Home Secretary Priti Patel said on Thursday that it was ‘deeply concerning’ that someone ‘who has knowingly engaged in political interference activities on behalf of the Chinese Communist Party has targeted parliamentarians.’ She insisted the UK has measures in place ‘to identify foreign interference’.

MI5’s outing of Christine Lee demonstrates the extent of its concern, but she is just the tip of a much larger CCP influence operation that stretches from parliament to the common rooms of British academia and the board rooms of major businesses.

The United Front Works Department, for whom Lee was allegedly working, operates in parallel with China’s more conventional espionage operations. Its occupies a large and nameless compound next to Communist Party headquarters in Beijing. United Front work has been a priority for Xi Jinping, who has overseen a massive expansion in an effort to influence decision-making of foreign governments and public opinion more broadly.

The concept of a United Front work dates back to Lenin in the Soviet Union. At its heart are efforts to extend influence over non-Party individuals, groups and organisations. Some of the work is overt, but much is clandestine and conspiratorial. The targets range from professional and religious groups to gullible academics and business people – as well as politicians.

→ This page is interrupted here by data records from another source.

--- src/rtl/mul_job_sequencer.sv ---
// Job sequencer for the repeated-addition multiplier: queues operand pairs, runs one
// multiply at a time with a timeout guard, and holds each result on a valid/ready port.
module mul_job_sequencer #(
    parameter int W       = 16,
    parameter int DEPTH   = 4,
    parameter int TIMEOUT = 1024
) (
    input  logic         clk,
    input  logic         rst,
    input  logic         in_valid,
    output logic         in_ready,
    input  logic [W-1:0] in_a,
    input  logic [W-1:0] in_b,
    output logic [W-1:0] mul_Ain,
    output logic [W-1:0] mul_Bin,
    output logic         mul_start,
    input  logic         mul_done,
    input  logic [W-1:0] mul_P,
    output logic         out_valid,
    input  logic         out_ready,
    output logic [W-1:0] out_p,
    output logic         out_err
);

    localparam int AW = $clog2(DEPTH);
    localparam int CW = $clog2(TIMEOUT) + 1;

    typedef enum logic [1:0] {IDLE, ISSUE, WAIT, RELEASE} state_t;

    state_t          state;
    logic [W-1:0]    mem_a [DEPTH];
    logic [W-1:0]    mem_b [DEPTH];
    logic [AW-1:0]   wr_ptr;
    logic [AW-1:0]   rd_ptr;
    logic [AW:0]     count;
    logic [CW-1:0]   tcnt;
    logic            push;
    logic            pop;

    // in_ready looks only at the registered occupancy, so a same-cycle pop never frees a slot
    assign in_ready = (count != (AW+1)'(DEPTH));
    assign push     = in_valid && in_ready;
    assign pop      = (state == IDLE) && (count != '0) && !out_valid;

    always_ff @(posedge clk) begin
        if (push) begin
            mem_a[wr_ptr] <= in_a;
            mem_b[wr_ptr] <= in_b;
        end
    end

    always_ff @(posedge clk or posedge rst) begin
        if (rst) begin
            wr_ptr <= '0;
            rd_ptr <= '0;
            count  <= '0;
        end else begin
            if (push) wr_ptr <= wr_ptr + AW'(1);
            if (pop)  rd_ptr <= rd_ptr + AW'(1);
            case ({push, pop})
                2'b10:   count <= count + (AW+1)'(1);
                2'b01:   count <= count - (AW+1)'(1);
                default: count <= count;
            endcase
        end
    end

    // tcnt counts cycles since start rose: zero in ISSUE, so a hung job ends TIMEOUT cycles after start
    always_ff @(posedge clk or posedge rst) begin
        if (rst) begin
            state     <= IDLE;
            mul_start <= 1'b0;
            mul_Ain   <= '0;
            mul_Bin   <= '0;
            tcnt      <= '0;
            out_valid <= 1'b0;
            out_p     <= '0;
            out_err   <= 1'b0;
        end else begin
            if (out_valid && out_ready) out_valid <= 1'b0;
            case (state)
                IDLE: begin
                    if (pop) begin
                        mul_Ain   <= mem_a[rd_ptr];
                        mul_Bin   <= mem_b[rd_ptr];
                        mul_start <= 1'b1;
                        tcnt      <= '0;
                        state     <= ISSUE;
                    end
                end
                ISSUE: begin
                    tcnt  <= tcnt + CW'(1);
                    state <= WAIT;
                end
                WAIT: begin
                    tcnt <= tcnt + CW'(1);
                    if (mul_done) begin
                        out_p     <= mul_P;
                        out_err   <= 1'b0;
                        out_valid <= 1'b1;
                        mul_start <= 1'b0;
                        state     <= RELEASE;
                    end else if (tcnt == CW'(TIMEOUT - 1)) begin
                        out_p     <= '0;
                        out_err   <= 1'b1;
                        out_valid <= 1'b1;
                        mul_start <= 1'b0;
                        state     <= RELEASE;
                    end
                end
                RELEASE: begin
                    // the multiplier must drop done before another job may start
                    if (!mul_done) state <= IDLE;
                end
                default: state <= IDLE;
            endcase
        end
    end

endmodule
--- src/rtl/sram_port_arbiter.sv ---
// rtl/sram_port_arbiter.sv - two-master round-robin arbiter/sequencer for one single-port SRAM
//
// Purpose: grants one SRAM access per cycle to instruction-fetch master M0 or
// load/store master M1, drives the SRAM control pins during the granted cycle,
// and returns registered read data to the master that issued the read.
//
// Ports:
//   CLK, RST                  clock (posedge), synchronous active-high reset
//   Mx_REQ/WE/ADDR/BE/DI      master x request and command fields (x = 0, 1)
//   Mx_GNT                    one-cycle pulse: request consumed, SRAM access this cycle
//   Mx_RVALID/RDATA           one-cycle read-data-valid pulse, data held until next read
//   SRAM_CSN/WEN              active-low chip select / write enable
//   SRAM_ADDR/BE/DI           SRAM address, byte enables, write data
//   SRAM_DOUT                 SRAM asynchronous read data
//
// Optional build macro: SRAM_ARB_FIXED_PRIO_EN
//   defined   -> M0 wins every conflict (M1 may starve)
//   undefined -> round-robin on conflicts

module sram_port_arbiter #(
    parameter int AWIDTH = 12
) (
    input  logic              CLK,
    input  logic              RST,

    input  logic              M0_REQ,
    input  logic              M0_WE,
    input  logic [AWIDTH-1:0] M0_ADDR,
    input  logic [3:0]        M0_BE,
    input  logic [31:0]       M0_DI,
    output logic              M0_GNT,
    output logic              M0_RVALID,
    output logic [31:0]       M0_RDATA,

    input  logic              M1_REQ,
    input  logic              M1_WE,
    input  logic [AWIDTH-1:0] M1_ADDR,
    input  logic [3:0]        M1_BE,
    input  logic [31:0]       M1_DI,
    output logic              M1_GNT,
    output logic              M1_RVALID,
    output logic [31:0]       M1_RDATA,

    output logic              SRAM_CSN,
    output logic              SRAM_WEN,
    output logic [AWIDTH-1:0] SRAM_ADDR,
    output logic [3:0]        SRAM_BE,
    output logic [31:0]       SRAM_DI,
    input  logic [31:0]       SRAM_DOUT
);

    typedef enum logic {
        IDLE   = 1'b0,
        ACCESS = 1'b1
    } state_t;

    state_t            state;
    state_t            state_nxt;

    // Command register: the access being performed while in ACCESS.
    logic              cmd_we;
    logic [AWIDTH-1:0] cmd_addr;
    logic [3:0]        cmd_be;
    logic [31:0]       cmd_di;
    logic              owner;
    logic              last;

    logic              rvalid0;
    logic              rvalid1;
    logic [31:0]       rdata0;
    logic [31:0]       rdata1;

    logic              elig0;
    logic              elig1;
    logic              grant_any;
    logic              winner;
    logic              win_we;
    logic [AWIDTH-1:0] win_addr;
    logic [3:0]        win_be;
    logic [31:0]       win_di;

    // Next-state, arbitration and output decode.
    always_comb begin
        state_nxt = IDLE;
        winner    = 1'b0;
        win_we    = M0_WE;
        win_addr  = M0_ADDR;
        win_be    = M0_BE;
        win_di    = M0_DI;

        // The owner still holds REQ during its GNT cycle; mask it so the
        // same request is not granted twice.
        elig0     = M0_REQ && !(state == ACCESS && owner == 1'b0);
        elig1     = M1_REQ && !(state == ACCESS && owner == 1'b1);
        grant_any = elig0 || elig1;

`ifdef SRAM_ARB_FIXED_PRIO_EN
        winner = !elig0;
`else
        if (elig0 && elig1) begin
            winner = ~last;
        end else begin
            winner = elig1;
        end
`endif

        if (winner) begin
            win_we   = M1_WE;
            win_addr = M1_ADDR;
            win_be   = M1_BE;
            win_di   = M1_DI;
        end

        if (grant_any) begin
            state_nxt = ACCESS;
        end
    end

    // SRAM pins sit at their idle values unless an access is in flight.
    always_comb begin
        SRAM_CSN  = 1'b1;
        SRAM_WEN  = 1'b1;
        SRAM_ADDR = '0;
        SRAM_BE   = '0;
        SRAM_DI   = '0;
        M0_GNT    = 1'b0;
        M1_GNT    = 1'b0;
        if (state == ACCESS) begin
            SRAM_CSN  = 1'b0;
            SRAM_WEN  = ~cmd_we;
            SRAM_ADDR = cmd_addr;
            SRAM_BE   = cmd_be;
            SRAM_DI   = cmd_di;
            M0_GNT    = (owner == 1'b0);
            M1_GNT    = (owner == 1'b1);
        end
    end

    always_ff @(posedge CLK) begin
        if (RST) begin
            state    <= IDLE;
            last     <= 1'b1;
            owner    <= 1'b0;
            cmd_we   <= 1'b0;
            cmd_addr <= '0;
            cmd_be   <= '0;
            cmd_di   <= '0;
            rvalid0  <= 1'b0;
            rvalid1  <= 1'b0;
            rdata0   <= '0;
            rdata1   <= '0;
        end else begin
            state <= state_nxt;
            if (grant_any) begin
                cmd_we   <= win_we;
                cmd_addr <= win_addr;
                cmd_be   <= win_be;
                cmd_di   <= win_di;
                owner    <= winner;
                last     <= winner;
            end

            // Read data is captured at the edge closing the ACCESS cycle;
            // the SRAM read path is asynchronous so SRAM_DOUT is settled.
            rvalid0 <= (state == ACCESS) && !cmd_we && (owner == 1'b0);
            rvalid1 <= (state == ACCESS) && !cmd_we && (owner == 1'b1);
            if (state == ACCESS && !cmd_we) begin
                if (owner == 1'b0) begin
                    rdata0 <= SRAM_DOUT;
                end else begin
                    rdata1 <= SRAM_DOUT;
                end
            end
        end
    end

    assign M0_RVALID = rvalid0;
    assign M1_RVALID = rvalid1;
    assign M0_RDATA  = rdata0;
    assign M1_RDATA  = rdata1;

endmodule

--- config.mk ---
export PLATFORM = sky130hd
export DESIGN_NAME = sram_port_arbiter
export DESIGN_NICKNAME = d
export VERILOG_FILES = /design/src/rtl/sram_port_arbiter.sv
export SDC_FILE = /design/constraint.sdc
export NUM_CORES = 1
export LEC_CHECK = 0
export ABC_AREA = 1
export CORE_UTILIZATION = 25
export DETAILED_ROUTE_END_ITERATION = 7
export SETUP_SLACK_MARGIN = 0.5
export SLEW_MARGIN = 20
export SYNTH_ARGS = -nofsm -noshare
export SYNTH_HDL_FRONTEND = slang
export SYNTH_SLANG_ARGS = --single-unit
--- constraint.sdc ---
create_clock -name CLK -period 1.55 [get_ports CLK]
set_input_delay 0.2325 -clock CLK [delete_from_list [all_inputs] [get_ports CLK]]
set_output_delay 0.2325 -clock CLK [all_outputs]
set_load 0.01 [all_outputs]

A particular international focus under Xi has been overseas Chinese, particularly students. The Chinese Students and Scholars Association – a united front organisation – is the Party’s eyes and ears on Britain’s university campuses, where it spies on Chinese students as well as mobilising loyalists to disrupt critics.

During the Chinese civil war, Mao Zedong described United Front work it as one of his three ‘magic weapons’, alongside armed struggle and Party-building. Xi began to reinvigorate the system soon after coming to power. In a 2015 speech to the Central Conference on the United Front, he called on them to step up their befriending of non-Party individuals: ‘We conduct the United Front work not for window dressing or good name, but for pragmatic reasons, because it plays a role, a big role, and an indispensable role. In the final analyses, the job of the United Front is to win over more people; we use the United Front to strengthen the forces for the common goal.’

A United Front teaching manual describes United Front work as ‘a big magic weapon which can rid us of 10,000 problems in order to seize victory’. It exhorts cadres to be gracious and inclusive as they attempt to ‘unite all forces that can be united,’ but to be ruthless against enemies: ‘Enemy forces abroad do not want to see China rise and many of them see our country as a potential threat and rival, so they use a thousand ploys and a hundred strategies to frustrate and repress us,’ the manual says.

The term ‘influence operations’ has in recent years been more closely associated with Russia, as with Moscow’s meddling in the 2016 US presidential election. But whereas Russian action is usually aimed at destroying trust and undermining Western political systems, China largely works within those systems.

It will be intriguing to see if the scandal galvanises British lawmakers in the same way as in Australia in 2017. Extensive attempts to attempts by China to buy political influence down under led to a fierce backlash and the introduction of tough new anti-foreign influence laws. These put Australia at the forefront of the democratic push-back against the covert intrusions of foreign states. Sir Linsey Hoyle could do a lot worse than circulate a copy of these laws to MPs alongside the MI5 warning.